Wolff struggled to five bogeys in his first 10 holes, missing greens, fluffing a chip at the sixth hole, barely advanced his ball from a fairway bunker at the 10th hole and was 3-over par through his first 10 holes.
A year ago this week, Wolff won in just his fourth Tour start as a professional at the 3M Open, making eagle at the last hole to vault past DeChambeau for the title. Expectations for Wolff to be one of the next stars of the game, which were already big, only grew bigger. But he hadn’t sniffed a leaderboard since and his lack of experience in the trophy hunt on Sunday showed.
“Absolutely,” Wolff conceded. “There was a little bit of rust at the start.”
DeChambeau smelled blood and took advantage, sprinting to a three-stroke lead before Wolff did his best to fight back, making birdie on four of his last seven holes to make DeChambeau earn the title down the stretch.
There are two ways to look at Wolff’s week: Either he blew it, tying the Tour’s largest lead lost entering the final round this season, or he’ll learn from the experience while recording his first top-10 finish in the past year. Wolff chose the latter.

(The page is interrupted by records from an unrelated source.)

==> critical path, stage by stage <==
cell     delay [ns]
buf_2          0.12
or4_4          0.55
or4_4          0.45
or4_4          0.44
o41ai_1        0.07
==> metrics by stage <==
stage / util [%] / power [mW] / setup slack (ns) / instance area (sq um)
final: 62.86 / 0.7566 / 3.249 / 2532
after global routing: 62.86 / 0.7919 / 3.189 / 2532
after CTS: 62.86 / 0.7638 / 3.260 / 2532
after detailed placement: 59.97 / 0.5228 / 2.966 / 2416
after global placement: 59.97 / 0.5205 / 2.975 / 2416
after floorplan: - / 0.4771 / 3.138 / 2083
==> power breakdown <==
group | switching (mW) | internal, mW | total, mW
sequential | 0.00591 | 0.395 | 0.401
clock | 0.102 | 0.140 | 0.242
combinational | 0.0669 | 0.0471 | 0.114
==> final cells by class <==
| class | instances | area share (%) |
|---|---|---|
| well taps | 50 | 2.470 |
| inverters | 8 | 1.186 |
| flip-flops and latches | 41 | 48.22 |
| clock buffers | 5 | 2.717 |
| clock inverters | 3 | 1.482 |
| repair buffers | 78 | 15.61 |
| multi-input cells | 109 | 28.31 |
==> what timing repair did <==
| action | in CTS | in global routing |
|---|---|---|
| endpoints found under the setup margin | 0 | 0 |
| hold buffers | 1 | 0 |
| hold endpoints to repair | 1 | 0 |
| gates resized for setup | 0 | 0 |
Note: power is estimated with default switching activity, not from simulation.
File: src/rtl/stick_cartesian_to_polar_assert.svh
// assertion macros, included by the queue
`ifndef STICK_CARTESIAN_TO_POLAR_ASSERT_SVH
`define STICK_CARTESIAN_TO_POLAR_ASSERT_SVH

// same-cycle implication, checked outside reset
`define SCP_ASSERT_NOW(label, clk, rst, ante, cons) \
  label: assert property (@(posedge clk) disable iff (rst) (ante) |-> (cons)) \
    else $error("scp check failed");

// next-cycle implication, checked outside reset
`define SCP_ASSERT_NEXT(label, clk, rst, ante, cons) \
  label: assert property (@(posedge clk) disable iff (rst) (ante) |=> (cons)) \
    else $error("scp check failed");

`endif

File: src/rtl/scp_pkg.sv
`timescale 1ns / 1ps
`default_nettype none

package scp_pkg;

  // cordic geometry
  localparam int CORDIC_STEPS_DEF = 16;
  localparam int ATAN_ENTRIES     = 24;
  localparam int GUARD_BITS       = 16;
  localparam int IN_W             = 16;
  // pre-rotated sample: 16-bit sample negated needs one more bit; two are added
  localparam int PRE_W            = IN_W + 2;
  // datapath: pre-rotated sample, guard bits, headroom for cordic gain
  localparam int DP_W             = PRE_W + GUARD_BITS + 2;
  localparam int ACC_W            = 32;
  localparam int OUT_W            = 16;

  // inverse cordic gain, q24
  localparam int INV_GAIN_W       = 24;
  localparam logic [INV_GAIN_W-1:0] INV_GAIN = 24'd10187995;

  // queue between front and back
  localparam int QUEUE_DEPTH      = 4;

  // fixed angles for the axis cases
  localparam logic [OUT_W-1:0] ANGLE_ZERO    = 16'd0;
  localparam logic [OUT_W-1:0] ANGLE_QUARTER = 16'd16384;
  localparam logic [OUT_W-1:0] ANGLE_HALF    = 16'd32768;
  localparam logic [OUT_W-1:0] ANGLE_3QUART  = 16'd49152;

  // classified beat handed from front to back
  typedef struct packed {
    logic signed [PRE_W-1:0] cx;
    logic signed [PRE_W-1:0] cy;
    logic                    half_turn;
    logic                    fix;
    logic [OUT_W-1:0]        fix_angle;
  } item_t;

  // atan(2^-i) in units of 2^-32 turn
  function automatic logic [ACC_W-1:0] atan_turns(input int idx);
    logic [ACC_W-1:0] v;
    case (idx)
      0:       v = 32'd536870912;
      1:       v = 32'd316933406;
      2:       v = 32'd167458907;
      3:       v = 32'd85004756;
      4:       v = 32'd42667331;
      5:       v = 32'd21354465;
      6:       v = 32'd10679838;
      7:       v = 32'd5340245;
      8:       v = 32'd2670163;
      9:       v = 32'd1335087;
      10:      v = 32'd667544;
      11:      v = 32'd333772;
      12:      v = 32'd166886;
      13:      v = 32'd83443;
      14:      v = 32'd41722;
      15:      v = 32'd20861;
      16:      v = 32'd10430;
      17:      v = 32'd5215;
      18:      v = 32'd2608;
      19:      v = 32'd1304;
      20:      v = 32'd652;
      21:      v = 32'd326;
      22:      v = 32'd163;
      23:      v = 32'd81;
      default: v = '0;
    endcase
    return v;
  endfunction

endpackage

`default_nettype wire

File: src/rtl/scp_queue.sv
`timescale 1ns / 1ps
`default_nettype none

module scp_queue
  import scp_pkg::*;
(
  input  wire logic  clk,
  input  wire logic  rst,
  input  wire logic  push,
  output logic       push_ready,
  input  wire item_t push_item,
  output logic       pop_valid,
  input  wire logic  pop,
  output item_t      pop_item
);

`include "stick_cartesian_to_polar_assert.svh"

  localparam int PTR_W   = $clog2(QUEUE_DEPTH);
  localparam int COUNT_W = $clog2(QUEUE_DEPTH + 1);

  item_t              mem [QUEUE_DEPTH];
  logic [PTR_W-1:0]   wr_ptr;
  logic [PTR_W-1:0]   rd_ptr;
  logic [COUNT_W-1:0] count;

  assign push_ready = count != COUNT_W'(QUEUE_DEPTH);
  assign pop_valid  = count != '0;
  assign pop_item   = mem[rd_ptr];

  // pointers and fill count
  always_ff @(posedge clk) begin
    if (rst) begin
      wr_ptr <= '0;
      rd_ptr <= '0;
      count  <= '0;
    end else begin
      if (push) begin
        wr_ptr <= wr_ptr + 1'b1;
      end
      if (pop) begin
        rd_ptr <= rd_ptr + 1'b1;
      end
      if (push && !pop) begin
        count <= count + 1'b1;
      end else if (pop && !push) begin
        count <= count - 1'b1;
      end
    end
  end

  // storage
  always_ff @(posedge clk) begin
    if (push) begin
      mem[wr_ptr] <= push_item;
    end
  end

  `SCP_ASSERT_NOW(a_count_bound, clk, rst, 1'b1, count <= COUNT_W'(QUEUE_DEPTH))
  `SCP_ASSERT_NOW(a_no_pop_empty, clk, rst, pop, count != '0)
  `SCP_ASSERT_NOW(a_no_push_full, clk, rst, push, count != COUNT_W'(QUEUE_DEPTH))
  `SCP_ASSERT_NEXT(a_count_up, clk, rst, push && !pop, count == $past(count) + 1'b1)

endmodule

`default_nettype wire

File: config.mk
export PLATFORM = sky130hd
export DESIGN_NAME = scp_queue
export DESIGN_NICKNAME = d
export VERILOG_FILES = /design/src/rtl/scp_pkg.sv /design/src/rtl/scp_queue.sv
export VERILOG_INCLUDE_DIRS = /design/src /design/src/rtl
export SDC_FILE = /design/constraint.sdc
export NUM_CORES = 1
export LEC_CHECK = 0
export ABC_AREA = 1
export BUFFER_PORTS_ARGS = -buffer_cell sky130_fd_sc_hd__buf_2
export CAP_MARGIN = 10
export CORE_MARGIN = 3
export CORE_UTILIZATION = 57
export DETAILED_ROUTE_END_ITERATION = 6
export PLACE_DENSITY = 0.88
export SYNTH_ARGS = -nofsm -noshare
export SYNTH_HDL_FRONTEND = slang
export SYNTH_SLANG_ARGS = --single-unit
File: constraint.sdc
create_clock -name clk -period 2.7 [get_ports clk]
set_input_delay 0.405 -clock clk [delete_from_list [all_inputs] [get_ports clk]]
set_output_delay 0.405 -clock clk [all_outputs]
set_load 0.01 [all_outputs]
==> results of run 1 <==
[kinds of logic after synthesis]
kind of cell	after synthesis
DFF	225
AOI/OAI and AO/OA	173
and+or+nand+nor	124
buffers and inverters	53
adders and majority gates	6
[final timing paths]
check | endpoint | slack (ps)
max | pop_item[16] | 240
min | mem[0][23]$_DFFE_PP_ | 120
max reg2reg | mem[2][53]$_DFFE_PP_ | 1240
min reg2reg | register | 440
[final cells by class]
| type | count | area share, % |
|---|---|---|
| antenna | 2 | 0.0505 |
| inverter | 19 | 0.795 |
| clock inverter | 17 | 1.97 |
| timing repair buffer | 125 | 7.06 |
| clock buffer | 23 | 5.59 |
| tap | 180 | 2.27 |
| multi-input combinational | 303 | 15.0 |
| sequential | 225 | 67.3 |
[synthesized netlist by cell type]
cell,n
a21oi_1,5
nor2_1,111
buf_2,20
buf_4,3
clkbuf_2,7
o22ai_1,54
buf_6,4
nand2_1,9
inv_6,1
edfxtp_1,216
o21ai_1,15
inv_2,1
nand4_1,1
ha_1,5
dfxtp_1,9
o21ai_0,99
fa_1,1
nand3_1,3
inv_1,17
[per-stage QoR]
step           hold slack [ps]  instance area [um^2]  setup slack (ps)
3_5_place_dp               428                  9130               523
3_3_place_gp               421                  9130               594
5_1_grt                    101                  9920               111
4_1_cts                   99.8                  9890               122
2_1_floorplan              412                  8430               650
6_report                   119                  9920               239
[repair_timing]
| item | in CTS | in global routing |
|---|---|---|
| gates resized for setup | 1 | 0 |
| endpoints found under the setup margin | 1 | 8 |
| pin swaps | 0 | 0 |
| buffers inserted | 0 | 1 |
[placed cells by master (no fill, tap or decap)]
master	instances
a21oi_1	5
buf_12	2
buf_16	1
buf_2	113
buf_4	9
bufinv_16	4
clkbuf_1	1
clkbuf_16	22
clkinv_1	7
clkinv_2	2
clkinv_8	1
clkinvlp_4	3
dfxtp_1	7
dfxtp_2	1
dfxtp_4	1
diode_2	2
edfxtp_1	216
fa_1	1
ha_1	5
inv_1	13
inv_2	5
inv_8	1
nand2_1	9
nand3_1	3
nand4_1	1
nor2_1	111
o21ai_0	99
o21ai_1	15
o22ai_1	54
[metal layers]
layer | GRT usage [%] | vias up
met4 | 8.61 | 0
met5 | 0 | -
li1 | - | 2405
met3 | 3.93 | 47
met2 | 37.5 | 233
met1 | 27.2 | 2571
[power breakdown]
part	switching, mW	leakage [nW]	internal (mW)
registers	0.0512	2.06	3.99
logic	0.460	1.12	0.234
clock network	1.24	0.355	1.88
total	1.75	3.54	6.10
[state kept, by name (all words and copies together) (netlist names), named ones only]
name,count
count,3
mem,216
rd_ptr,2
wr_ptr,2
==> results.txt, run 1 <==
Crit path max-delay family: buffers and inverters
Mean Syn Cell Area: 14.5 um^2
Seq cells post-synth: 225
H-Tree Depth: 1
Levels on crit path: 4
Setup Skew: 10.5 ps
Crit path required time: 2300 ps
drt wl/cell: 19.9 um
RSZ-0062 raised after global routing: false
clock root buffer: clkbuf_16
R2R depth: 5
Crit path buffers/inverters: 2
Layout fillers: 939
Detail Route Antenna Nets: 0
Crit Reg-Reg Startpoint: wr_ptr[0]$_SDFFE_PP0P_
initial DRC count: 552
CP Launch Type: register
grt ovf: 0
sequential element share of the synthesized area: 79.1%
die area: 16300 um^2
Netlist cell types: 19
status: complete, no violations
Synth Area in Simple Gates: 5.59%
Crit Path Category: reg2out
total iterations of the first detailed-routing run: 5
worst slew pin tran: 572 ps
Yosys warning count: 0
P_leak: 3.54 nW
top layer in use: met4
Core Util, Final: 70.1%
Worst Path Arrival: 2060 ps
DIE WIDTH: 128 um
area grow syn2layout: 17.6%
# placed instances: 851
# IOs: 114
worst hold start: push_item[23]
Critical-path top delay cell: dfxtp_4
Tcrit/Tclk final: 91.1%
number of hold-slack violations in the final timing report: 0
metal2 WL: 9100 um
Yosys top cell by area: edfxtp_1
CTS Buf Count: 22
fin cells: 894
final setup vio count: 0
clock sink total: 225
TNS Setup: 0 ps
Netlist Area Pre-Place: 8430 um^2
highest cell delay on the worst timing path: 470 ps
layout cell share with drive strength beyond 1: 23.2%
top cells by area, synth: edfxtp_1 77%, o21ai_0 5.9%, nor2_1 4.9%, o22ai_1 4.0%, dfxtp_1 2.1%
XOR/XNOR Fraction of Synth Area: 0%
wire length on met1: 6770 um
Synth Area in Compound Gates: 11.1%
Worst-path clk slew: 60 ps
Peak VDD IR: 0.634 mV
drt drc: 0
vias in the first global route: 5469
CTS Hold Bufs: 0
clk buf depth: 3
power density cells: 791 nW/um^2
Initial Util: 59.6%
area of the core: 14100 um^2
Slew HR: 61.9%
gpl congestion: 0.756
post-synth top area share: 76.9%
first-pass GRT wire length: 27800 um
vias per cell: 5.88
vias post-DR: 5256
TritonCTS clock tree: yes
gr usage total: 21.7%
max-slew violation count: 0
max-cap viol count: 0
die height: 128 um
Multi-input gate area: 1490 um^2
Final #Nets: 760
drt total wl: 17800 um
mux contribution to synthesized area: 0%
HPWL after DPL: 10300 um
register area: 6670 um^2
Synth Net Count: 645
port bufs: 113
largest net degree at the start of global routing: 109
clk_lat worst skew: 500 ps
initial antenna violation count: 2
critical path endpoint category: primary output
largest family of logic cells by synthesized area: compound AO/OA/AOI/OAI gates
Cell Rows: 43
min Tclk post-route: 2460 ps
Worst Hold Class: in2reg
metal3 WL: 1380 um
Adder-Cell Fraction of Synth Area: 0.979%
Mapped Cells: 581
critical-path maximum fanout: 108
crit-path cells: inv_8 > o21ai_0 > o22ai_1 > buf_2
Max Clk Rate: 406 MHz
Tot Pwr: 7.84 mW
hold depth: 1
(Power assumes the default switching activity.)
==> inputs of run 2 (changes only) <==
Settings changed: ABC_AREA 1 to default.
==> run 2 against run 1 <==
Combinational power up 5.3%. Clock-buffer cell count up 3. Register-to-register slack worse by 200 ps. Final cell count down 26%. Die area down 1.6%. Total power down 4.3%. Via count down 27%.
==> results.txt, run 2 <==
top_reg_cell synth: edfxtp_1
worst slew pin tran: 524 ps (-48.0 ps)
Peak VDD IR: 0.556 mV (-12%)
Setup Skew: 6.96 ps (-3.53 ps)
Tcrit/Tclk final: 92.5% (+1.4 points)
Final #Nets: 529 (-30%)
grt ovf: 0 (unchanged)
Cell Rows: 43 (unchanged)
setup bufs post-CTS: 0 (unchanged)
Worst-path clk slew: 60 ps (about the same)
Max Clk Rate: 400 MHz (-1.5%)
Design Area, Final: 9740 um^2 (-1.8%)
Mean Syn Cell Area: 25.3 um^2 (+75%)
Yosys warning count: 0 (unchanged)
critical-path maximum fanout: 23 (-79%)
drt total wl: 14600 um (-18%)
Clock Power Share: 36.0% (-3.7 points)
clk buf depth: 3 (unchanged)
vias post-DR: 3811 (-27%)
post-synth top area share: 78.2% (+1.3 points)
Crit path buffers/inverters: 2 (unchanged)
final setup vio count: 0 (unchanged)
sequential element share of the synthesized area: 80.4% (+1.4 points)
initial antenna violation count: 1 (-1)
CTS Buf Count: 22 (unchanged)
Logic pwr share: 9.7% (+0.8 points)
Yosys top cell by area: edfxtp_1
placed inst area: 9100 um^2 (-0.37%)
# IOs: 114 (unchanged)
gpl congestion: 0.701 (-7.4%)
async set or reset register ratio after synthesis: 0% (unchanged)
initial DRC count: 268 (-51%)
drt wl/cell: 22.2 um (+11%)
port bufs: 113 (unchanged)
gr usage total: 18.4% (-3.2 points)
TNS Setup: 0 ps (unchanged)
Seq pwr share: 54.3% (+2.8 points)
H-Tree Depth: 1 (unchanged)
CP Launch Type: register
power density cells: 771 nW/um^2 (-2.5%)
min Tclk post-route: 2500 ps (+37.8 ps)
Seq cells post-synth: 225 (unchanged)
Worst Hold Class: in2reg
# diodes: 0 (-2)
RSZ-0062 raised after global routing: false
top flop regs: mem: 216 flops, count: 3 flops
clock root buffer: clkbuf_16
Initial Util: 59.0% (-0.57 points)
Reg with most FFs: mem
max reg flops: 216 (unchanged)
status: complete, no violations
Detail Route Antenna Nets: 0 (unchanged)
TritonCTS clock tree: yes
vias per cell: 5.78 (-1.6%)
DIE WIDTH: 127 um (-0.82%)
Critical-path top delay cell: dfxtp_4
most frequent cells in the layout: 216 x edfxtp_1, 113 x buf_2, 50 x mux4_2
P_leak: 3.35 nW (-5.5%)
Netlist Area Pre-Place: 8290 um^2 (-1.7%)
layout cell share with drive strength beyond 1: 44.1% (+21 points)
Synth Net Count: 391 (-39%)
vias in the first global route: 4051 (-26%)
clock sink total: 225 (unchanged)
Tot Pwr: 7.51 mW (-4.3%)
most frequent cells after synthesis: 216 x edfxtp_1, 50 x mux4_2, 9 x dfxtp_1, 8 x nor2_1
P_int: 5.90 mW (-3.2%)
area grow syn2layout: 17.5%
total iterations of the first detailed-routing run: 4 (-1)
Crit path max-delay family: flip-flops
largest net degree at the start of global routing: 33 (-70%)
die area: 16000 um^2 (-1.6%)
Crit path required time: 2300 ps (about the same)
area of the core: 14000 um^2 (-0.76%)
clk_lat worst skew: 490 ps (about the same)
die height: 127 um (-0.82%)
Switching Share: 21.5% (-0.82 points)
Core Util, Final: 69.3% (-0.75 points)
critical path endpoint category: primary output
most frequent cell after synthesis: edfxtp_1
crit-path cells: buf_4 > mux4_2 > buf_2
max-cap viol count: 0 (unchanged)
commonest non-fill, non-tap cell in the layout: edfxtp_1
HPWL after DPL: 9380 um (-8.6%)
Worst Path Arrival: 2090 ps (+30 ps)
Post-synth EDFFs: 216 (unchanged)
Crit Path Category: reg2out
number of hold-slack violations in the final timing report: 0 (unchanged)
max-slew violation count: 0 (unchanged)
post_cts resized: 0 (-1)
highest cell delay on the worst timing path: 640 ps (+170 ps)
drt drc: 0 (unchanged)
Netlist cell types: 21 (+2)
Slew HR: 65.1% (+3.2 points)
sw power: 1.61 mW (-7.8%)
top cells by area, synth: edfxtp_1 78%, mux4_2 14%, dfxtp_1 2.2%, mux4_1 1.3%, buf_12 1.2%
Mapped Cells: 327 (-44%)
CTS Hold Bufs: 0 (unchanged)
first-pass GRT wire length: 22600 um (-19%)
[run 2: path summary, 6_finish.rpt]
| kind | startpoint | to | slack, ps | cells after the start |
|---|---|---|---|---|
| setup / recovery | register | pop_item[46] | 200 | 3 |
| hold / removal | push_item[0] | mem[0][0]$_DFFE_PP_ | 130 | 1 |
| setup reg to reg | wr_ptr[0]$_SDFFE_PP0P_ | mem[3][28]$_DFFE_PP_ | 1040 | 3 |
| hold reg to reg | count[2]$_SDFFE_PP0P_ | count[2]$_SDFFE_PP0P_ | 550 | 2 |
[run 2: cell families (layout without fill, tap and decap cells)]
logic type               count (synthesis)  count (layout)  share of synthesized area, %
AND/OR/NAND/NOR                         16              16                         0.906
AO/OA/AOI/OAI                            2               2                         0.121
adder cells (fa/ha/maj)                  6               6                         0.996
XOR/XNOR                                 5               5                         0.528
flip-flops                             225             225                          80.4
buffers and inverters                   17             169                          1.93
multiplexers                            56              56                          15.1
[run 2: through the flow]
stage	hold slack (ps)	instances	setup slack [ps]
final	133	659	202
after global routing	109	659	64.7
after CTS	105	659	137
after detailed placement	529	621	657
after global placement	476	621	690
after floorplan	466	327	459
[run 2: routing by layer]
layer | vias to the layer above | track usage (%) | wire length [um]
li1 | 1657 | - | -
met1 | 1994 | 24.8 | 5760
met2 | 125 | 30.3 | 7520
met3 | 33 | 4.25 | 952
met4 | 2 | 6.56 | 392
met5 | - | 0 | 13
[run 2: final cells by class]
cell class,count,area [um^2]
multi-input combinational,85,1470
sequential,225,6670
fill,859,4300
clock inverter,12,51.3
timing repair buffer,127,721
tap,180,225
clock buffer,26,587
inverter,4,15.0
[run 2: power by group through the flow]
| stage | logic (mW) | registers (mW) | clock network [mW] |
|---|---|---|---|
| CTS | 0.749 | 4.08 | 2.77 |
| finish | 0.732 | 4.08 | 2.70 |
| global placement | 0.717 | 4.13 | 0 |
| detailed placement | 0.745 | 4.15 | 0 |
| global route | 0.792 | 4.09 | 2.90 |
| floorplan | 0.477 | 4.12 | 0 |
==> inputs of run 3 (changes only) <==
Clock period 2.7 ns to 2.8 ns, I/O delays scaled along.
==> run 3 against run 2 <==
Clock-buffer cell count grew 5. Worst setup slack gained 210 ps. Largest power group unchanged. First-iteration DRC count is the same. Hold slack gained 13 ps. Die area is the same. Critical endpoint is now pop_item[49]. Via count shrank 3.3%.
==> results.txt, run 3 (same netlist as run 2, synthesis figures left out) <==
post_cts resized: 0 (unchanged)
number of hold-slack violations in the final timing report: 0 (unchanged)
Peak VDD IR: 0.513 mV (-7.8%)
Crit Reg-Reg Startpoint: wr_ptr[0]$_SDFFE_PP0P_
min Tclk post-route: 2390 ps
grt ovf: 0 (unchanged)
critical path endpoint category: primary output
Worst-path clk slew: 60 ps (about the same)
initial DRC count: 268 (unchanged)
CP Launch Type: register
area of the core: 14000 um^2 (unchanged)
# IOs: 114 (unchanged)
Reg with most FFs: mem
power density cells: 778 nW/um^2 (+0.87%)
placed inst area: 9070 um^2 (-0.30%)
most frequent cells in the layout: 216 x edfxtp_1, 113 x buf_2, 50 x mux4_2
R2R Path End: mem[2][43]$_DFFE_PP_
worst hold margin: 146 ps (+13.2 ps)
Crit path required time: 2380 ps (+80 ps)
Crit Path Category: reg2out
top flop regs: mem: 216 flops, count: 3 flops
critical-path maximum fanout: 21 (-8.7%)
CTS Buf Count: 22 (unchanged)
DIE WIDTH: 127 um (unchanged)
Core Util, Final: 70.1% (+0.78 points)
TNS Setup: 0 ps (unchanged)
Tcrit/Tclk final: 85.3%
max-cap viol count: 0 (unchanged)
max reg flops: 216 (unchanged)
CP Capture Point: pop_item[49]
port bufs: 113 (unchanged)
vias in the first global route: 4008 (-1.1%)
Detail Route Antenna Nets: 0 (unchanged)
clock sink total: 225 (unchanged)
Max Clk Rate: 418 MHz
Cell Rows: 43 (unchanged)
Design Area, Final: 9850 um^2 (+1.1%)
drt drc: 0 (unchanged)
drt total wl: 13700 um (-6.6%)
setup slack, reg-to-reg: 1240 ps (+200 ps)
commonest non-fill, non-tap cell in the layout: edfxtp_1
area grow syn2layout: 18.8%
H-Tree Depth: 1 (unchanged)
clock root buffer: clkbuf_16
first-pass GRT wire length: 22000 um (-2.9%)
total iterations of the first detailed-routing run: 4 (unchanged)
R2R depth: 4 (+1)
Slew HR: 69.3% (+4.2 points)
RSZ-0062 raised after global routing: false
TritonCTS clock tree: yes
Initial Util: 59.0% (unchanged)
clk_lat worst skew: 480 ps (about the same)
status: complete, no violations
layout cell share with drive strength beyond 1: 44.8% (+0.72 points)
Worst Hold Class: in2reg
P_leak: 3.39 nW (+1.3%)
die height: 127 um (unchanged)
initial antenna violation count: 2 (+1)
Layout fillers: 840 (-2.2%)
Tot Pwr: 7.66 mW (+2.0%)
clk buf depth: 3 (unchanged)
gr usage total: 17.7% (-0.73 points)
drt wl/cell: 20.7 um (-6.6%)
Setup Skew: 3.92 ps (-3.05 ps)
vias per cell: 5.59 (-3.3%)
HPWL after DPL: 8420 um (-10%)
largest net degree at the start of global routing: 34 (+3.0%)
max-slew violation count: 0 (unchanged)
Worst Path Arrival: 1970 ps (-120 ps)
final setup vio count: 0 (unchanged)
Final #Nets: 527 (-0.38%)
die area: 16000 um^2 (unchanged)
setup bufs post-CTS: 0 (unchanged)
worst slew pin tran: 460 ps (-63.7 ps)
CTS Hold Bufs: 0 (unchanged)
vias post-DR: 3687 (-3.3%)
gpl congestion: 0.726 (+3.7%)
==> run 3: cell types whose count changed in the layout (fill, tap and decap cells not counted), moves of 3 or more <==
cell,previous run,this run
clkbuf_8,0,3
clkinv_1,7,2
clkinv_2,5,2
bufinv_16,0,3
==> run 3: worst min path at each step <==
stage	end	startpoint	depth (start not counted)
3_5_place_dp	register	rd_ptr[1]$_SDFFE_PP0P_	2
4_1_cts	mem[3][15]$_DFFE_PP_	push_item[15]	1
2_1_floorplan	count[2]$_SDFFE_PP0P_	count[2]$_SDFFE_PP0P_	2
6_report	mem[3][15]$_DFFE_PP_	push_item[15]	1
5_1_grt	mem[2][35]$_DFFE_PP_	push_item[35]	1
3_3_place_gp	count[2]$_SDFFE_PP0P_	count[2]$_SDFFE_PP0P_	2
==> run 3: critical path: stages, from the launching register on <==
cell,delay (ps)
dfxtp_4,360
buf_4,370
mux4_1,590
buf_2,150
==> run 3: layout make-up <==
| type | instances | area [um^2] | area share [%] |
|---|---|---|---|
| Antenna cell | 1 | 2.50 | 0.0254 |
| Clock buffer | 31 | 657 | 6.67 |
| Clock inverter | 8 | 115 | 1.17 |
| Inverter | 4 | 15.0 | 0.152 |
| Multi-Input combinational cell | 85 | 1470 | 14.9 |
| Sequential cell | 225 | 6670 | 67.8 |
| Tap cell | 180 | 225 | 2.29 |
| Timing Repair Buffer | 125 | 693 | 7.04 |
==> run 3: metal layers <==
metal	wire (um)	track usage (%)
met1	5310	23.3
met2	6970	30.2
met4	287	4.61
met5	21	0
met3	1070	4.38
==> run 3: report_power, final <==
part	leakage [nW]	total [mW]	switching [mW]	internal (mW)
registers	2.06	3.91	0.0450	3.86
clock network	0.376	3.04	1.14	1.91
logic	0.954	0.708	0.375	0.333
==> run 3: through the flow <==
step	cells	setup slack (ps)
2_1_floorplan	327	559
3_3_place_gp	619	868
3_5_place_dp	619	862
4_1_cts	658	351
5_1_grt	658	272
6_report	659	410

“I feel like I’m going to be in that position a lot more in the future,” he said. “The only thing you can do is learn from this experience and feel more and more comfortable the more times you’re in that position, so next time I’ll feel more comfortable and the time after that I’ll feel even more comfortable.”
With a pair of 64s on Friday and Saturday, Wolff displayed his firepower and ability to rattle off birdies. With grit and resiliency, he rallied to shoot 1-under 71, and finished 20-under 268, alone in second three strokes behind DeChambeau.
Wolff found his rhythm in his funky swing on the second nine except his putter, which had been leading the field in Strokes Gained: Putting through 54 holes, happened to pick a bad time to go cold. He could’ve cut into DeChambeau’s lead at 14, but burned the left edge on his 8-foot birdie putt, and his 14-foot eagle putt at 17 hung on the lip.
“I feel like I hit a couple putts out there that I really didn’t feel like I pulled them or pushed them or anything, they just didn’t go in,” he said. “I misread them or they hit some bumps or stuff like that.”
Wolff emphasized a carefree attitude this week that paid quick dividends; rather than be deflated over his failure to validate his early success, Wolff preferred to focus on what he gained in the process.
“It’s something I’ll learn from and I’m not looking at any negatives this week,” he said. “Bryson played great; 7 under, you know. It’s not like I gave it to him, he definitely earned it. Kudos to him.”